[Instructions for the task]
Present each line of the entries below that holds the word "synthesis".

(Stored data entries)

--- config.mk ---
export PLATFORM = sky130hd
export DESIGN_NAME = muldiv_unit
export DESIGN_NICKNAME = d
export VERILOG_FILES = /design/src/hw/muldiv_pkg.sv /design/src/hw/int_mul_var_lat.sv /design/src/hw/int_div_iter.sv /design/src/hw/muldiv_order_ctrl.sv /design/src/hw/muldiv_unit.sv
export VERILOG_INCLUDE_DIRS = /design/src /design/src/include
export SDC_FILE = /design/constraint.sdc
export NUM_CORES = 1
export LEC_CHECK = 0
export ABC_AREA = 1
export BUFFER_PORTS_ARGS = -buffer_cell sky130_fd_sc_hd__buf_2
export CORE_MARGIN = 5
export CORE_UTILIZATION = 54
export DETAILED_ROUTE_END_ITERATION = 8
export PLACE_DENSITY = 0.79
export SYNTH_ARGS = -nofsm -noshare
export SYNTH_HDL_FRONTEND = slang
export SYNTH_SLANG_ARGS = --single-unit
--- constraint.sdc ---
create_clock -name clk -period 3.5 [get_ports clk]
set_clock_uncertainty 0.2 [all_clocks]
set_input_delay 0.525 -clock clk [delete_from_list [all_inputs] [get_ports clk]]
set_output_delay 0.525 -clock clk [all_outputs]
set_load 0.05 [all_outputs]
--- src/include/muldiv_defines.svh ---
//--------------------------------------------------------------------------
// Width and depth macros for the integer multiply/divide unit
//--------------------------------------------------------------------------

`ifndef MULDIV_DEFINES_SVH
`define MULDIV_DEFINES_SVH

// Operand and result width
`define MULDIV_XLEN 32

// Function code field
`define MULDIV_FUNC_NBITS 2

// Order queue, one slot per engine
`define MULDIV_ORDER_DEPTH 2

`endif

--- src/hw/muldiv_pkg.sv ---
//--------------------------------------------------------------------------
// Function codes, engine ids and iterative FSM states
//--------------------------------------------------------------------------

`include "muldiv_defines.svh"

package muldiv_pkg;

  // Request function codes
  typedef enum logic [`MULDIV_FUNC_NBITS-1:0] {
    FUNC_MUL  = 2'd0,
    FUNC_DIVU = 2'd1,
    FUNC_REMU = 2'd2
  } muldiv_func_e;

  // Engine that owns a request, kept in the order queue
  typedef enum logic {
    ENGINE_MUL = 1'b0,
    ENGINE_DIV = 1'b1
  } muldiv_engine_e;

  // Shared by both engine FSMs
  typedef enum logic [1:0] {
    STATE_IDLE = 2'd0,
    STATE_CALC = 2'd1,
    STATE_DONE = 2'd2
  } iter_state_e;

endpackage

--- src/hw/int_mul_var_lat.sv ---
//--------------------------------------------------------------------------
// Variable-latency shift-and-add multiplier, skips zero runs in B
//--------------------------------------------------------------------------

`timescale 1ns/1ps
`include "muldiv_defines.svh"

module int_mul_var_lat
  import muldiv_pkg::*;
(
  input  logic                    clk,
  input  logic                    reset,

  // Request
  input  logic                    in_val,
  output logic                    in_rdy,
  input  logic [`MULDIV_XLEN-1:0] in_a,
  input  logic [`MULDIV_XLEN-1:0] in_b,

  // Response
  output logic                    out_val,
  input  logic                    out_rdy,
  output logic [`MULDIV_XLEN-1:0] out_msg
);

  iter_state_e             state;
  iter_state_e             state_next;

  logic [`MULDIV_XLEN-1:0] a_reg;
  logic [`MULDIV_XLEN-1:0] b_reg;
  logic [`MULDIV_XLEN-1:0] result_reg;

  logic [3:0]              zero_cnt;
  logic [`MULDIV_XLEN-1:0] a_shift;
  logic [`MULDIV_XLEN-1:0] b_shift;
  logic [`MULDIV_XLEN-1:0] a_next;
  logic [`MULDIV_XLEN-1:0] b_next;
  logic [`MULDIV_XLEN-1:0] result_next;
  logic                    in_go;
  logic                    out_go;
  logic                    calc_done;

  //------------------------------------------------------------------------
  // Datapath
  //------------------------------------------------------------------------

  // Trailing zeros of the low byte, 8 when the byte is clear
  always_comb begin
    zero_cnt = 4'd8;
    for (int i = 7; i >= 0; i--) begin
      if (b_reg[i]) begin
        zero_cnt = i[3:0];
      end
    end
  end

  // Skip the zero run, then consume one more bit
  assign a_shift = a_reg << zero_cnt;
  assign b_shift = b_reg >> zero_cnt;
  assign a_next  = a_shift << 1;
  assign b_next  = b_shift >> 1;

  // Accumulate only on a set bit
  assign result_next = b_shift[0] ? (result_reg + a_shift) : result_reg;

  // Nothing left in B after this step
  assign calc_done = (b_next == '0);

  always_ff @(posedge clk) begin
    if (in_go) begin
      a_reg      <= in_a;
      b_reg      <= in_b;
      result_reg <= '0;
    end else if (state == STATE_CALC) begin
      a_reg      <= a_next;
      b_reg      <= b_next;
      result_reg <= result_next;
    end
  end

  //------------------------------------------------------------------------
  // Control FSM
  //------------------------------------------------------------------------

  assign in_go  = in_val && in_rdy;
  assign out_go = out_val && out_rdy;

  always_ff @(posedge clk) begin
    if (reset) begin
      state <= STATE_IDLE;
    end else begin
      state <= state_next;
    end
  end

  always_comb begin
    state_next = state;
    case (state)
      STATE_IDLE: if (in_go)     state_next = STATE_CALC;
      STATE_CALC: if (calc_done) state_next = STATE_DONE;
      STATE_DONE: if (out_go)    state_next = STATE_IDLE;
      default:                   state_next = STATE_IDLE;
    endcase
  end

  // Handshake straight from the state
  assign in_rdy  = (state == STATE_IDLE);
  assign out_val = (state == STATE_DONE);
  assign out_msg = result_reg;

endmodule

--- src/hw/int_div_iter.sv ---
//--------------------------------------------------------------------------
// Iterative restoring divider, unsigned quotient or remainder
//--------------------------------------------------------------------------

`timescale 1ns/1ps
`include "muldiv_defines.svh"

module int_div_iter
  import muldiv_pkg::*;
(
  input  logic                    clk,
  input  logic                    reset,

  // Request
  input  logic                    in_val,
  output logic                    in_rdy,
  input  logic [`MULDIV_XLEN-1:0] in_a,
  input  logic [`MULDIV_XLEN-1:0] in_b,
  input  logic                    div_is_rem,

  // Response
  output logic                    out_val,
  input  logic                    out_rdy,
  output logic [`MULDIV_XLEN-1:0] out_msg
);

  localparam int STEP_NBITS = $clog2(`MULDIV_XLEN);

  iter_state_e             state;
  iter_state_e             state_next;

  logic [`MULDIV_XLEN-1:0] rem_reg;
  logic [`MULDIV_XLEN-1:0] quo_reg;
  logic [`MULDIV_XLEN-1:0] dvsr_reg;
  logic                    is_rem_reg;
  logic [STEP_NBITS-1:0]   step;

  logic [`MULDIV_XLEN:0]   rem_shift;
  logic [`MULDIV_XLEN+1:0] diff;
  logic                    diff_neg;
  logic                    in_go;
  logic                    out_go;
  logic                    last_step;

  //------------------------------------------------------------------------
  // Datapath
  //------------------------------------------------------------------------

  // Next dividend bit moves from the quotient into the remainder
  assign rem_shift = {rem_reg, quo_reg[`MULDIV_XLEN-1]};

  // Trial subtract, one extra bit for the sign
  assign diff     = {1'b0, rem_shift} - {2'b00, dvsr_reg};
  assign diff_neg = diff[`MULDIV_XLEN+1];

  always_ff @(posedge clk) begin
    if (in_go) begin
      rem_reg    <= '0;
      quo_reg    <= in_a;
      dvsr_reg   <= in_b;
      is_rem_reg <= div_is_rem;
    end else if (state == STATE_CALC) begin
      // Restore on a negative difference
      rem_reg <= diff_neg ? rem_shift[`MULDIV_XLEN-1:0] : diff[`MULDIV_XLEN-1:0];
      quo_reg <= {quo_reg[`MULDIV_XLEN-2:0], ~diff_neg};
    end
  end

  //------------------------------------------------------------------------
  // Control FSM and step counter
  //------------------------------------------------------------------------

  assign in_go     = in_val && in_rdy;
  assign out_go    = out_val && out_rdy;
  assign last_step = (step == STEP_NBITS'(`MULDIV_XLEN - 1));

  always_ff @(posedge clk) begin
    if (reset) begin
      state <= STATE_IDLE;
      step  <= '0;
    end else begin
      state <= state_next;
      if (in_go) begin
        step <= '0;
      end else if (state == STATE_CALC) begin
        step <= step + 1'b1;
      end
    end
  end

  // Exactly one CALC cycle per quotient bit
  always_comb begin
    state_next = state;
    case (state)
      STATE_IDLE: if (in_go)     state_next = STATE_CALC;
      STATE_CALC: if (last_step) state_next = STATE_DONE;
      STATE_DONE: if (out_go)    state_next = STATE_IDLE;
      default:                   state_next = STATE_IDLE;
    endcase
  end

  assign in_rdy  = (state == STATE_IDLE);
  assign out_val = (state == STATE_DONE);
  assign out_msg = is_rem_reg ? rem_reg : quo_reg;

endmodule

--- src/hw/muldiv_order_ctrl.sv ---
//--------------------------------------------------------------------------
// Request steering and in-order response merge for the two engines
//--------------------------------------------------------------------------

`timescale 1ns/1ps
`include "muldiv_defines.svh"

module muldiv_order_ctrl
  import muldiv_pkg::*;
(
  input  logic                    clk,
  input  logic                    reset,

  // Request side
  input  logic                    in_val,
  output logic                    in_rdy,
  input  muldiv_func_e            in_func,

  // Engine requests
  output logic                    mul_in_val,
  input  logic                    mul_in_rdy,
  output logic                    div_in_val,
  input  logic                    div_in_rdy,
  output logic                    div_is_rem,

  // Engine responses
  input  logic                    mul_out_val,
  output logic                    mul_out_rdy,
  input  logic [`MULDIV_XLEN-1:0] mul_out_msg,
  input  logic                    div_out_val,
  output logic                    div_out_rdy,
  input  logic [`MULDIV_XLEN-1:0] div_out_msg,

  // Response side
  output logic                    out_val,
  input  logic                    out_rdy,
  output logic [`MULDIV_XLEN-1:0] out_msg
);

  localparam int DEPTH     = `MULDIV_ORDER_DEPTH;
  localparam int PTR_NBITS = (DEPTH > 1) ? $clog2(DEPTH) : 1;
  localparam int CNT_NBITS = $clog2(DEPTH + 1);

  muldiv_engine_e       order_q [DEPTH];
  logic [PTR_NBITS-1:0] wr_ptr;
  logic [PTR_NBITS-1:0] rd_ptr;
  logic [CNT_NBITS-1:0] count;

  muldiv_engine_e       req_engine;
  muldiv_engine_e       head_engine;
  logic                 full;
  logic                 empty;
  logic                 sel_rdy;
  logic                 push;
  logic                 pop;

  //------------------------------------------------------------------------
  // Request steering
  //------------------------------------------------------------------------

  assign req_engine = (in_func == FUNC_MUL) ? ENGINE_MUL : ENGINE_DIV;
  assign full       = (count == CNT_NBITS'(DEPTH));
  assign empty      = (count == '0);
  assign sel_rdy    = (req_engine == ENGINE_MUL) ? mul_in_rdy : div_in_rdy;

  // Accept only with a free queue slot
  assign in_rdy     = sel_rdy && !full;
  assign mul_in_val = in_val && !full && (req_engine == ENGINE_MUL);
  assign div_in_val = in_val && !full && (req_engine == ENGINE_DIV);
  assign div_is_rem = (in_func == FUNC_REMU);
  assign push       = in_val && in_rdy;

  //------------------------------------------------------------------------
  // Response merge, head engine only
  //------------------------------------------------------------------------

  assign head_engine = order_q[rd_ptr];
  assign mul_out_rdy = out_rdy && !empty && (head_engine == ENGINE_MUL);
  assign div_out_rdy = out_rdy && !empty && (head_engine == ENGINE_DIV);
  assign out_val     = !empty && ((head_engine == ENGINE_MUL) ? mul_out_val : div_out_val);
  assign out_msg     = (head_engine == ENGINE_MUL) ? mul_out_msg : div_out_msg;
  assign pop         = out_val && out_rdy;

  // Order queue
  always_ff @(posedge clk) begin
    if (push) begin
      order_q[wr_ptr] <= req_engine;
    end
  end

  always_ff @(posedge clk) begin
    if (reset) begin
      wr_ptr <= '0;
      rd_ptr <= '0;
      count  <= '0;
    end else begin
      if (push) begin
        wr_ptr <= (wr_ptr == PTR_NBITS'(DEPTH - 1)) ? '0 : wr_ptr + 1'b1;
      end
      if (pop) begin
        rd_ptr <= (rd_ptr == PTR_NBITS'(DEPTH - 1)) ? '0 : rd_ptr + 1'b1;
      end
      count <= count + CNT_NBITS'(push) - CNT_NBITS'(pop);
    end
  end

endmodule

--- src/hw/muldiv_unit.sv ---
//--------------------------------------------------------------------------
// Multiply/divide unit top, two engines behind the order controller
//--------------------------------------------------------------------------

`timescale 1ns/1ps
`include "muldiv_defines.svh"

module muldiv_unit
  import muldiv_pkg::*;
(
  input  logic                    clk,
  input  logic                    reset,

  // Requests
  input  logic                    in_val,
  output logic                    in_rdy,
  input  muldiv_func_e            in_func,
  input  logic [`MULDIV_XLEN-1:0] in_a,
  input  logic [`MULDIV_XLEN-1:0] in_b,

  // Responses, request order
  output logic                    out_val,
  input  logic                    out_rdy,
  output logic [`MULDIV_XLEN-1:0] out_msg
);

  logic                    mul_in_val;
  logic                    mul_in_rdy;
  logic                    mul_out_val;
  logic                    mul_out_rdy;
  logic [`MULDIV_XLEN-1:0] mul_out_msg;

  logic                    div_in_val;
  logic                    div_in_rdy;
  logic                    div_is_rem;
  logic                    div_out_val;
  logic                    div_out_rdy;
  logic [`MULDIV_XLEN-1:0] div_out_msg;

  // Steering and reorder
  muldiv_order_ctrl i_order_ctrl (
    .clk         (clk),
    .reset       (reset),
    .in_val      (in_val),
    .in_rdy      (in_rdy),
    .in_func     (in_func),
    .mul_in_val  (mul_in_val),
    .mul_in_rdy  (mul_in_rdy),
    .div_in_val  (div_in_val),
    .div_in_rdy  (div_in_rdy),
    .div_is_rem  (div_is_rem),
    .mul_out_val (mul_out_val),
    .mul_out_rdy (mul_out_rdy),
    .mul_out_msg (mul_out_msg),
    .div_out_val (div_out_val),
    .div_out_rdy (div_out_rdy),
    .div_out_msg (div_out_msg),
    .out_val     (out_val),
    .out_rdy     (out_rdy),
    .out_msg     (out_msg)
  );

  // Operands fan out to both engines
  int_mul_var_lat i_mul (
    .clk     (clk),
    .reset   (reset),
    .in_val  (mul_in_val),
    .in_rdy  (mul_in_rdy),
    .in_a    (in_a),
    .in_b    (in_b),
    .out_val (mul_out_val),
    .out_rdy (mul_out_rdy),
    .out_msg (mul_out_msg)
  );

  int_div_iter i_div (
    .clk        (clk),
    .reset      (reset),
    .in_val     (div_in_val),
    .in_rdy     (div_in_rdy),
    .in_a       (in_a),
    .in_b       (in_b),
    .div_is_rem (div_is_rem),
    .out_val    (div_out_val),
    .out_rdy    (div_out_rdy),
    .out_msg    (div_out_msg)
  );

endmodule

==> reports/qor.csv, run 1 <==
metric,value,unit
layout net count,2571,
fmax,0.248,GHz
layout cell share with drive strength beyond 1,26.1,%
Worst setup EP type,flop,
Die Area,31600,µm²
status,"finished, violations left",
PwrDens,1070,nW/µm²
sequential fraction of the synthesis area,36.1,%
R2R setup slack,-0.53,ns
Cell variety after synth,55,
crit path from,i_mul.b_reg[7],
clk root buf,clkbuf_16,
total gr overflow,0,
CTS Buf Count,25,
Slew @ Worst Pin,0.672,ns
"Cell Count, Final, Fillers Out",2825,
dpl ws,-0.574,ns
Worst Hold Slack,0.00950,ns
Die Ht,178,µm
largest net degree at the start of global routing,67,
startpoint types,flop,
placed cells,2719,
average wire per standard cell,20.9,µm
Synth Warn #,0,
Leak Pwr,0.00902,µW
Core Region,27800,µm²
number of max-cap violations,0,
DR vias/cell,6.09,
fillers,2079,
vias in the first global route,15500,
instance count of the mapped netlist,2161,
DR DRC count,0,
row count,61,
clk sinks,209,
Seq cells post-synth,209,
total design power,21700,µW
First-pass DRT Iterations,6,
via count,17200,
ys flop type,edfxtp_1,
crit share post-route,115,%
Synth Area per Inst,7.04,µm²
buffer depth of the longest clock path,3,
Final GP Congestion,0.970,
worst hold path type,input port to flop,
Slew headroom,55.2,%
# setup viols final,24,
register area,5500,µm²
Critical Path End,i_mul.out_msg[31],
Final min period,4.03,ns
CTS tree,built,
Reg2Reg Depth,24,
Ant. Diodes,0,
io pins,104,
worst r2r src,i_mul.b_reg[7],
DRT Wirelength,58.9,mm
critical setup path kind,flop to flop,
antenna-violating nets left,0,
post-detail-place hpwl,40.1,mm
WP data required,3.74,ns
Worst Slack Setup Final,-0.529,ns
Total GRT Usage,33.4,%
CP Max Fanout,10,
"Cell Area, Synth",15200,µm²
Post-synth EDFFs,131,
RR Endpoint,i_mul.out_msg[31],
initial drt markers,2329,
failing checks,setup timing,
"FFs w/ async S/R, synth",0,%
RSZ-0062 raised after global routing,yes,
"Slew Viols, Final",0,
Worst EP arrival,4.26,ns
initial antenna violation count,3,
initial core utilization,54.8,%
first-pass GRT wire length,83.2,mm
Worst-Skew Late Latency,0.54,ns
"Reg clk slew, reported paths",0.06,ns
Area Growth Syn to Fin,32.7,%
Worst VDD drop,1.28,mV
Multi-input gate area,9750,µm²
IO buf count,103,
chip width,178,µm
final hold violation count,0,
H-tree depth,1,
post-synth net total,2303,
## kinds of logic after synthesis
kind of cell,Yosys count,share of synthesized area [%]
AND/OR/NAND/NOR,918,25.2
AO/OA/AOI/OAI,550,19.8
multiplexers,5,0.329
buffers and inverters,353,9.47
XOR/XNOR,54,3.11
adder cells (fa/ha/maj),72,6.02
flip-flops,209,36.1
## repair_timing
action,in CTS,in global routing
pin swaps,50,93
resized for setup,153,216
buffers inserted,35,17
endpoints found under the hold margin,4,0
hold buffers,4,0
endpoints found under the setup margin,23,31
cloned,6,0
## per-layer routing
| metal | track usage [%] | wire (µm) | vias up |
|---|---|---|---|
| li1 | - | - | 7826 |
| met1 | 45.3 | 22700 | 7909 |
| met2 | 52.8 | 26100 | 1209 |
| met3 | 6.60 | 6590 | 263 |
| met4 | 12.7 | 3420 | 4 |
| met5 | 0 | 31 | - |
## synthesized netlist by cell type (3+ instances only)
library cell  number  area share [%]
inv_1            242             6.0
o21bai_1           4            0.20
xnor2_1           28             1.6
xor2_1            26             1.5
a31oi_1           11            0.45
nand3b_1           4            0.20
nor3_1            15            0.49
nand2_2            4            0.16
or2_2              6            0.25
o211ai_1          22             1.1
nand3_1          191             6.3
buf_2             29            0.95
buf_1              6            0.15
buf_4              8            0.39
o221ai_1           8            0.46
nor4_1             7            0.29
buf_6              5            0.37
nor2_1           149             3.7
o22ai_1            6            0.25
ha_1              70             5.8
dfxtp_1           78              10
a21boi_0           4            0.20
a21oi_1          137             4.5
o21ai_0          302             9.9
o21a_1             8            0.39
inv_2              6            0.15
nand4_1            8            0.33
clkbuf_1          54             1.3
a21o_1             7            0.35
o21ai_1           25            0.82
nor2_2             3            0.12
mux2i_1            5            0.33
nand2_1          523              13
edfxtp_1         131              26
## per-stage QoR
step / cell area (µm²) / setup TNS [ns] / utilization, %
detailed placement: 17200 / -6.98 / 61.9
global route: 20200 / -11.25 / 72.7
global placement: 17200 / -5.87 / 61.9
floorplan: 15200 / -0.218 / -
CTS: 19100 / -3.32 / 68.8
finish: 20200 / -7.30 / 72.7
## cells in the final DEF, fill, tap and decap left out, types with 18 or more instances in the layout
cell type    n
nand2_1    482
inv_1      229
edfxtp_1   131
nor2_1     124
o211ai_1    22
o21ai_2     36
buf_2      103
nor2_2      19
o21ai_0    251
a21oi_1    109
xor2_1      25
buf_4      204
nand2_2     37
ha_4        24
xnor2_1     24
ha_1        46
clkbuf_16   26
a21oi_2     18
nand3_1    179
dfxtp_1     78
o21ai_1     32
## worst min-delay path by stage
stage	slack, ns	cells after the start	start	endpoint
final	0.009	1	in_b[11]	i_div.dvsr_reg[11]
after global routing	0.004	1	in_b[2]	i_div.dvsr_reg[2]
after CTS	0.002	1	in_b[16]	i_div.dvsr_reg[16]
after detailed placement	0.27	2	i_mul.out_msg[10]	i_mul.out_msg[10]
after global placement	0.25	2	i_div.step[4]	i_div.step[4]
after floorplan	0.24	2	i_mul.out_msg[10]	i_mul.out_msg[10]
## layout make-up
type	instances	area share, %
multi-input cells	1599	48.2
flip-flops and latches	209	27.2
repair buffers	345	13.4
inverters	249	4.72
clock buffers	38	3.69
well taps	378	2.34
clock inverters	7	0.446
## worst max-delay path: stages (launching register included)
cell and delay (ns):
edfxtp_1 0.39, nand2_1 0.07, nand2_1 0.06, nand2_1 0.06, nand2_1 0.07, nand2_2 0.14
nand2_8 0.10, buf_6 0.14, buf_16 0.14, bufbuf_16 0.27, o21ai_1 0.27, o21ai_0 0.19
o221ai_2 0.41, ha_4 0.29, a21o_1 0.20, nand2_1 0.06, a21oi_1 0.09, nor4_4 0.35
nand2_4 0.11, inv_1 0.06, nand2_1 0.06, nand3_2 0.07, nand2_1 0.06, nand2_1 0.05
nor2_1 0.04
## where the power goes
part | internal (µW) | switching (µW) | total [µW]
Clock | 1610 | 1100 | 2710
Sequential | 3820 | 605 | 4420
Combinational | 5550 | 8980 | 14500
Power figures use the tool's default switching activity.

[Completed task]
sequential fraction of the synthesis area,36.1,%
## kinds of logic after synthesis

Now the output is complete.